The final proteolytic step in transmembrane signaling of multiple RsgI anti-σ factors in Clostridium thermocellum.

Abstract

In Clostridium thermocellum, there are nine RsgI factors responsible for sensing different types of substrates and regulating the transcription and expression of cellulosome genes. Within the signaling pathway of RsgI, the membrane protease RseP cleaves RsgI in its transmembrane helix, thus releasing the N-terminal fragment of RsgI from the membrane. This released RsgI N-terminal fragment is subsequently recognized and degraded by a cytoplasmic protease complex consisting of an AAA+ ATPase and ClpP protease.
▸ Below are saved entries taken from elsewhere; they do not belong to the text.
<file path="src/rtl/led_fader.sv">
// Four-channel PWM LED fader: each channel ramps linearly between off and fully on.
// Define LED_FADER_GAMMA_EN to map levels through a square-law curve before the PWM compare.
module led_fader #(
    parameter int PWM_BITS = 8,
    parameter int STEP_DIV = 97656
) (
    input  logic       clk,
    input  logic       rst_n,
    input  logic [3:0] pat_in,
    output logic [3:0] led_out,
    output logic       busy
);

    localparam int                  DIV_W    = $clog2(STEP_DIV);
    localparam logic [DIV_W-1:0]    DIV_LAST = DIV_W'(STEP_DIV - 1);
    localparam logic [PWM_BITS-1:0] LVL_MAX  = '1;
    localparam logic [PWM_BITS-1:0] LVL_PEN  = LVL_MAX - 1'b1;
    localparam logic [PWM_BITS-1:0] LVL_ONE  = PWM_BITS'(1);

    typedef enum logic [1:0] {
        ST_OFF,
        ST_RISE,
        ST_ON,
        ST_FALL
    } state_e;

    logic [3:0]          pat_q;
    logic [PWM_BITS-1:0] pwm_cnt_q, pwm_cnt_d;
    logic [DIV_W-1:0]    div_q, div_d;
    logic                tick;
    state_e              state_q [4];
    state_e              state_d [4];
    logic [PWM_BITS-1:0] lvl_q [4];
    logic [PWM_BITS-1:0] lvl_d [4];
    logic [3:0]          led_out_q, led_out_d;
    logic                busy_q, busy_d;

    function automatic logic [PWM_BITS-1:0] duty_of(input logic [PWM_BITS-1:0] lvl);
`ifdef LED_FADER_GAMMA_EN
        logic [2*PWM_BITS-1:0] wide;
        wide = {{PWM_BITS{1'b0}}, lvl};
        return PWM_BITS'((wide * wide) >> PWM_BITS);
`else
        return lvl;
`endif
    endfunction

    assign tick      = (div_q == DIV_LAST);
    assign div_d     = tick ? '0 : div_q + 1'b1;
    assign pwm_cnt_d = pwm_cnt_q + 1'b1;

    always_comb begin
        // NOTE: every output of this block gets a default before any branch,
        // otherwise an unassigned path would infer a latch.
        busy_d    = 1'b0;
        led_out_d = '0;
        for (int i = 0; i < 4; i++) begin
            state_d[i] = state_q[i];
            lvl_d[i]   = lvl_q[i];
            // A direction change wins over a tick landing in the same cycle.
            unique case (state_q[i])
                ST_OFF: if (pat_q[i]) state_d[i] = ST_RISE;
                ST_RISE: begin
                    if (!pat_q[i]) begin
                        state_d[i] = ST_FALL;
                    end else if (tick) begin
                        if (lvl_q[i] != LVL_MAX) lvl_d[i] = lvl_q[i] + 1'b1;
                        if (lvl_q[i] >= LVL_PEN) state_d[i] = ST_ON;
                    end
                end
                ST_ON: if (!pat_q[i]) state_d[i] = ST_FALL;
                ST_FALL: begin
                    if (pat_q[i]) begin
                        state_d[i] = ST_RISE;
                    end else if (tick) begin
                        if (lvl_q[i] != '0) lvl_d[i] = lvl_q[i] - 1'b1;
                        if (lvl_q[i] <= LVL_ONE) state_d[i] = ST_OFF;
                    end
                end
                default: state_d[i] = ST_OFF;
            endcase

            led_out_d[i] = (state_q[i] == ST_ON) || (pwm_cnt_q < duty_of(lvl_q[i]));
            if (state_q[i] == ST_RISE || state_q[i] == ST_FALL) busy_d = 1'b1;
        end
    end

    // NOTE: state registers use non-blocking assignments so every flop samples
    // the pre-edge values regardless of statement order.
    always_ff @(posedge clk or negedge rst_n) begin
        if (!rst_n) begin
            pat_q     <= '0;
            pwm_cnt_q <= '0;
            div_q     <= '0;
            led_out_q <= '0;
            busy_q    <= 1'b0;
            // NOTE: the per-channel level array is reset too, so a reset
            // mid-fade never leaves a stale brightness behind.
            for (int i = 0; i < 4; i++) begin
                state_q[i] <= ST_OFF;
                lvl_q[i]   <= '0;
            end
        end else begin
            pat_q     <= pat_in;
            pwm_cnt_q <= pwm_cnt_d;
            div_q     <= div_d;
            led_out_q <= led_out_d;
            busy_q    <= busy_d;
            for (int i = 0; i < 4; i++) begin
                state_q[i] <= state_d[i];
                lvl_q[i]   <= lvl_d[i];
            end
        end
    end

    assign led_out = led_out_q;
    assign busy    = busy_q;

endmodule

</file>
<file path="config.mk">
export PLATFORM = sky130hd
export DESIGN_NAME = led_fader
export DESIGN_NICKNAME = d
export VERILOG_FILES = /design/src/rtl/led_fader.sv
export SDC_FILE = /design/constraint.sdc
export NUM_CORES = 1
export LEC_CHECK = 0
export ABC_AREA = 1
export CAP_MARGIN = 30
export CORE_ASPECT_RATIO = 0.75
export CORE_MARGIN = 10
export CORE_UTILIZATION = 47
export DETAILED_ROUTE_END_ITERATION = 8
export GPL_ROUTABILITY_DRIVEN = 0
export SKIP_LAST_GASP = 1
export SYNTH_ARGS = -nofsm -noshare
export SYNTH_HDL_FRONTEND = slang
export SYNTH_SLANG_ARGS = --single-unit
</file>
<file path="constraint.sdc">
create_clock -name clk -period 2.1 [get_ports clk]
set_clock_uncertainty 0.05 [all_clocks]
set_input_delay 0.63 -clock clk [delete_from_list [all_inputs] [get_ports clk]]
set_output_delay 0.63 -clock clk [all_outputs]
set_load 0.01 [all_outputs]
</file>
Previous research showed that the ClpXP complex, comprising ClpX and ClpP, is capable of recognizing and degrading the N-terminal fragment of RsgI6. However, due to the low conservation of the transmembrane helical region of RsgI, it remains unclear whether other RsgIs are similarly recognized and degraded by the same unfoldase. In this study, we employed in vitro protease assays to examine the recognition and degradation of the N-terminal fragment of each RsgI by various ClpP-unfoldase complexes. Results confirm that ClpXP is responsible for degrading the N-terminal fragments of all RsgI proteins in C. thermocellum, suggesting a degree of sequence promiscuity in substrate recognition by ClpXP. ClpXP can recognize multiple XAA sites in the transmembrane helix region of RsgI. Moreover, we unexpectedly discovered that the cytoplasmic domain influences the degradation of RsgI2-NF by ClpXP in our in vitro assay. This study provides new insights into understanding the complex regulatory mechanisms of cellulosome genes and the role of AAA+ proteases in C. thermocellum, thereby offering critical clues for unraveling the internal regulatory networks of bacteria.